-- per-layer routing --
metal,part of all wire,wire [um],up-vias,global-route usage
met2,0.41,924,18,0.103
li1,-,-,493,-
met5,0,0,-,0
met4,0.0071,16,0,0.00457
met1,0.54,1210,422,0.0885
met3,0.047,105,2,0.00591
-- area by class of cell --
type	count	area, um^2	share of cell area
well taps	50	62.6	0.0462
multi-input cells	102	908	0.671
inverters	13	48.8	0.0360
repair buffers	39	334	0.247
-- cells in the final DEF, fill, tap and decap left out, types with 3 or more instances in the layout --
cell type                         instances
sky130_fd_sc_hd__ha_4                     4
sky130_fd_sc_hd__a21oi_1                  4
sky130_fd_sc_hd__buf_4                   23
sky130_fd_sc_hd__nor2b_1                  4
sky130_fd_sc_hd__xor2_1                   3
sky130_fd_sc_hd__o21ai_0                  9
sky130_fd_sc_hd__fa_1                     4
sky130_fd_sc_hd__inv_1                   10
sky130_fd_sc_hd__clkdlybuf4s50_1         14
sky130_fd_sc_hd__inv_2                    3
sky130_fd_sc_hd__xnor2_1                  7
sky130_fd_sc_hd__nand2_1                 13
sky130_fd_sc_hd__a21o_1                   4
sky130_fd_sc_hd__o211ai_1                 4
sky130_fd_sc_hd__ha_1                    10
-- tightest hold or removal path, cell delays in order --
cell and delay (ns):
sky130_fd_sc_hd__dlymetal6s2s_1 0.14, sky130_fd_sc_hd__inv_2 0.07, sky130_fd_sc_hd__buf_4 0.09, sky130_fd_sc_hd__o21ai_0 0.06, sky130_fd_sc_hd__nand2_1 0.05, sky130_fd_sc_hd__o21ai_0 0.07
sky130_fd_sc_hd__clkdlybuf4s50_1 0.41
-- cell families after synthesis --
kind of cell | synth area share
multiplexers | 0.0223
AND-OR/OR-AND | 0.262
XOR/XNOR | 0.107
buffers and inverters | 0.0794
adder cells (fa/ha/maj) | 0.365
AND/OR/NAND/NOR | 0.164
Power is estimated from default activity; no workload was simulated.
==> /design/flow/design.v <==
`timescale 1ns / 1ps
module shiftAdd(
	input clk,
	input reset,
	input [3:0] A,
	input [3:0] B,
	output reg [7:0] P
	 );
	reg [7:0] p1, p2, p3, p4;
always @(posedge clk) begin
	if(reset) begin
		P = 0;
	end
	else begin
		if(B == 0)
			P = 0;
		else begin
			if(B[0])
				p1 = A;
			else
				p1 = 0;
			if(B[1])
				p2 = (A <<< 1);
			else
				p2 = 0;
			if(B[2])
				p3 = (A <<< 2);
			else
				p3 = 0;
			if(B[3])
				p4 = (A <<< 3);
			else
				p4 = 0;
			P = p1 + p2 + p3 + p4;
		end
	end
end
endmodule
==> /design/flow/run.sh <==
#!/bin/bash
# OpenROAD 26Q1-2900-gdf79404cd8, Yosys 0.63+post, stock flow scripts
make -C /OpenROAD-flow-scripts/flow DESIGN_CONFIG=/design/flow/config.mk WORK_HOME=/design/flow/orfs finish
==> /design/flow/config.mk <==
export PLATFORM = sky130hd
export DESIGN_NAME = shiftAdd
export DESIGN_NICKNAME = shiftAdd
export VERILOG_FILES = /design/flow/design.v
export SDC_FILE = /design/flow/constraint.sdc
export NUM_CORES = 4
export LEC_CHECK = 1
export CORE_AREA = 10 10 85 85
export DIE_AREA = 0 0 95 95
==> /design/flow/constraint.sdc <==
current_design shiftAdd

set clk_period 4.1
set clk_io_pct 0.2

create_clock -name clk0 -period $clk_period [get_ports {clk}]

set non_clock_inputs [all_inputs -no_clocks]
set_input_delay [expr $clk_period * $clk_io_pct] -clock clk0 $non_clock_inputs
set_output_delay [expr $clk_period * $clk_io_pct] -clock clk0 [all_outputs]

...

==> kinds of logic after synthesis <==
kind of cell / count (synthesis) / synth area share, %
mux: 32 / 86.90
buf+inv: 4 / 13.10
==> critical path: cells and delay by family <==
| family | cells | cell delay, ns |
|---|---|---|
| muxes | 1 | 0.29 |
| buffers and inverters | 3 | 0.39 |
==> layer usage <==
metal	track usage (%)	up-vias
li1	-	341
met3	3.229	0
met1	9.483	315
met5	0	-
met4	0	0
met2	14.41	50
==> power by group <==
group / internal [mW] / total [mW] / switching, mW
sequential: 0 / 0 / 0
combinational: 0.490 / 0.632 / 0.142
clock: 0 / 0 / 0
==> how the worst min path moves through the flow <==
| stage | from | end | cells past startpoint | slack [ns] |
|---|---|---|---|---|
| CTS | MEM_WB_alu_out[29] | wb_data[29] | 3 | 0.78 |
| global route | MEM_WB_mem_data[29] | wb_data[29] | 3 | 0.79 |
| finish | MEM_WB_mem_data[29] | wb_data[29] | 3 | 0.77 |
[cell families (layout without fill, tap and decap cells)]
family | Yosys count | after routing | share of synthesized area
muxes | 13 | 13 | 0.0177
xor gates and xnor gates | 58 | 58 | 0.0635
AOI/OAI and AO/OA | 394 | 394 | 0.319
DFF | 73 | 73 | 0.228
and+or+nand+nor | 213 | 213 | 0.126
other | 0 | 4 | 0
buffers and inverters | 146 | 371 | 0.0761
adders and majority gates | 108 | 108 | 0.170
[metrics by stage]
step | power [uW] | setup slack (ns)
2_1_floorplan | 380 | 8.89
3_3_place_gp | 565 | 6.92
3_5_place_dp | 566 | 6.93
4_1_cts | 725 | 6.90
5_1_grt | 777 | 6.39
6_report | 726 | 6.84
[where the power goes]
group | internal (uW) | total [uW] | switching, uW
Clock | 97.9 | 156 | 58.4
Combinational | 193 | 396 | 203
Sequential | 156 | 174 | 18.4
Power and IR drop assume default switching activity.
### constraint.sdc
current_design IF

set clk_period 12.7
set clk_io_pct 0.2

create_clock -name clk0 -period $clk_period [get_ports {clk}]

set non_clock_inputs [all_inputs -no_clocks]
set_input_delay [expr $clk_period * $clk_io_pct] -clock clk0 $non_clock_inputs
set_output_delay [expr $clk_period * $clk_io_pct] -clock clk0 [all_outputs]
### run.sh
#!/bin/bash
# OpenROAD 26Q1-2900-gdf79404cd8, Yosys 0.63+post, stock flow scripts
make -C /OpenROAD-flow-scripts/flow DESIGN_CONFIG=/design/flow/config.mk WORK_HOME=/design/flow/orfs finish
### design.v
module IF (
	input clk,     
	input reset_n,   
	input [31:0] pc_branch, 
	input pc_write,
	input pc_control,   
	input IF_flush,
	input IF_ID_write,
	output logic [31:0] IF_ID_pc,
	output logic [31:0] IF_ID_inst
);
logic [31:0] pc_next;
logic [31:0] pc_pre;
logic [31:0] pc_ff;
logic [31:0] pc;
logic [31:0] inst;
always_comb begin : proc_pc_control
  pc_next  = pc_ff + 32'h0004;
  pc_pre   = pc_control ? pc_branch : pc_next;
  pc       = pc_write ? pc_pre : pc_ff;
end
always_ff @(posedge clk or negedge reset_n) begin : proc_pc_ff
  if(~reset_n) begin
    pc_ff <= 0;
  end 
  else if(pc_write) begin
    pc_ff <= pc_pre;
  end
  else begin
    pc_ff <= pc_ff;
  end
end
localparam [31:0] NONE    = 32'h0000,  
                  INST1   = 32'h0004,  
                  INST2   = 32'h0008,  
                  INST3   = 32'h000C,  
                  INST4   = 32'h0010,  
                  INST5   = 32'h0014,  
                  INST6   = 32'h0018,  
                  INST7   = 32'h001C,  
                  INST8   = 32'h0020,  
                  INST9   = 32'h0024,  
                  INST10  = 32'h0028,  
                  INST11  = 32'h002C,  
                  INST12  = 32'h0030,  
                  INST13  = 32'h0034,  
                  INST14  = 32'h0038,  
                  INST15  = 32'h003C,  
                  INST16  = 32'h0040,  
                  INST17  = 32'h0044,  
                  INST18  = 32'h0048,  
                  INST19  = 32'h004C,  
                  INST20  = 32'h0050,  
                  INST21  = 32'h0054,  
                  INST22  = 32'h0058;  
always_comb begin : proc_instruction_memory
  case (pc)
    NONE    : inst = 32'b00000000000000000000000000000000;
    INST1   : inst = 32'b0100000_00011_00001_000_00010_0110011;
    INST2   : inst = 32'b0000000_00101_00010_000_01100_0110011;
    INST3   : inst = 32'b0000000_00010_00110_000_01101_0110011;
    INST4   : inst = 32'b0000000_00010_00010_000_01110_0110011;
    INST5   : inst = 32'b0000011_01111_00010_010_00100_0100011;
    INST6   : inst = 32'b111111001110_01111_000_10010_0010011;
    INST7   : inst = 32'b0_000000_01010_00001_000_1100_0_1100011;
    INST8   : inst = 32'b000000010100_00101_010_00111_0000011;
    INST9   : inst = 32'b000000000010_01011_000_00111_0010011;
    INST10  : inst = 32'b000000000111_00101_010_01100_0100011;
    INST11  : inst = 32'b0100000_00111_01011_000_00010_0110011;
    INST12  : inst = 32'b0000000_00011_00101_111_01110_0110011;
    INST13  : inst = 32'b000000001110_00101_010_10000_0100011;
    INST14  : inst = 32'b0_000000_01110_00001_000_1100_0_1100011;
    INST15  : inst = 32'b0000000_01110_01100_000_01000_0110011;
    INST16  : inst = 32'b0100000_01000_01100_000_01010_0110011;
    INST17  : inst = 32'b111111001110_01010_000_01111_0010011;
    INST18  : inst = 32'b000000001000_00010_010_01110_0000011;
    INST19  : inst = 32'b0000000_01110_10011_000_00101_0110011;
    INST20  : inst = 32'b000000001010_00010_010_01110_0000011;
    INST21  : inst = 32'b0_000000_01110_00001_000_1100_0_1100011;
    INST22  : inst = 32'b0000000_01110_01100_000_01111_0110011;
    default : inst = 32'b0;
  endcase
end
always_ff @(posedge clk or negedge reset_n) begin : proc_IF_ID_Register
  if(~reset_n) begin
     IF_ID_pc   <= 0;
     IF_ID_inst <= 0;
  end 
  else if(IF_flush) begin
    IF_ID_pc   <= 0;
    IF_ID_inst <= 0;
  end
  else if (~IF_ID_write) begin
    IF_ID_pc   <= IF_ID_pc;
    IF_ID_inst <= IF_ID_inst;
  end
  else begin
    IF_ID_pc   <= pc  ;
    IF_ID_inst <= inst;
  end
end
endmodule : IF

TASK BRIEF:
Look back at the entries above. Retype the line with "how the worst", the line with "Sequential | 156 | 174 | 18.4", and all lines in between.

RESULT:
==> how the worst min path moves through the flow <==
| stage | from | end | cells past startpoint | slack [ns] |
|---|---|---|---|---|
| CTS | MEM_WB_alu_out[29] | wb_data[29] | 3 | 0.78 |
| global route | MEM_WB_mem_data[29] | wb_data[29] | 3 | 0.79 |
| finish | MEM_WB_mem_data[29] | wb_data[29] | 3 | 0.77 |
[cell families (layout without fill, tap and decap cells)]
family | Yosys count | after routing | share of synthesized area
muxes | 13 | 13 | 0.0177
xor gates and xnor gates | 58 | 58 | 0.0635
AOI/OAI and AO/OA | 394 | 394 | 0.319
DFF | 73 | 73 | 0.228
and+or+nand+nor | 213 | 213 | 0.126
other | 0 | 4 | 0
buffers and inverters | 146 | 371 | 0.0761
adders and majority gates | 108 | 108 | 0.170
[metrics by stage]
step | power [uW] | setup slack (ns)
2_1_floorplan | 380 | 8.89
3_3_place_gp | 565 | 6.92
3_5_place_dp | 566 | 6.93
4_1_cts | 725 | 6.90
5_1_grt | 777 | 6.39
6_report | 726 | 6.84
[where the power goes]
group | internal (uW) | total [uW] | switching, uW
Clock | 97.9 | 156 | 58.4
Combinational | 193 | 396 | 203
Sequential | 156 | 174 | 18.4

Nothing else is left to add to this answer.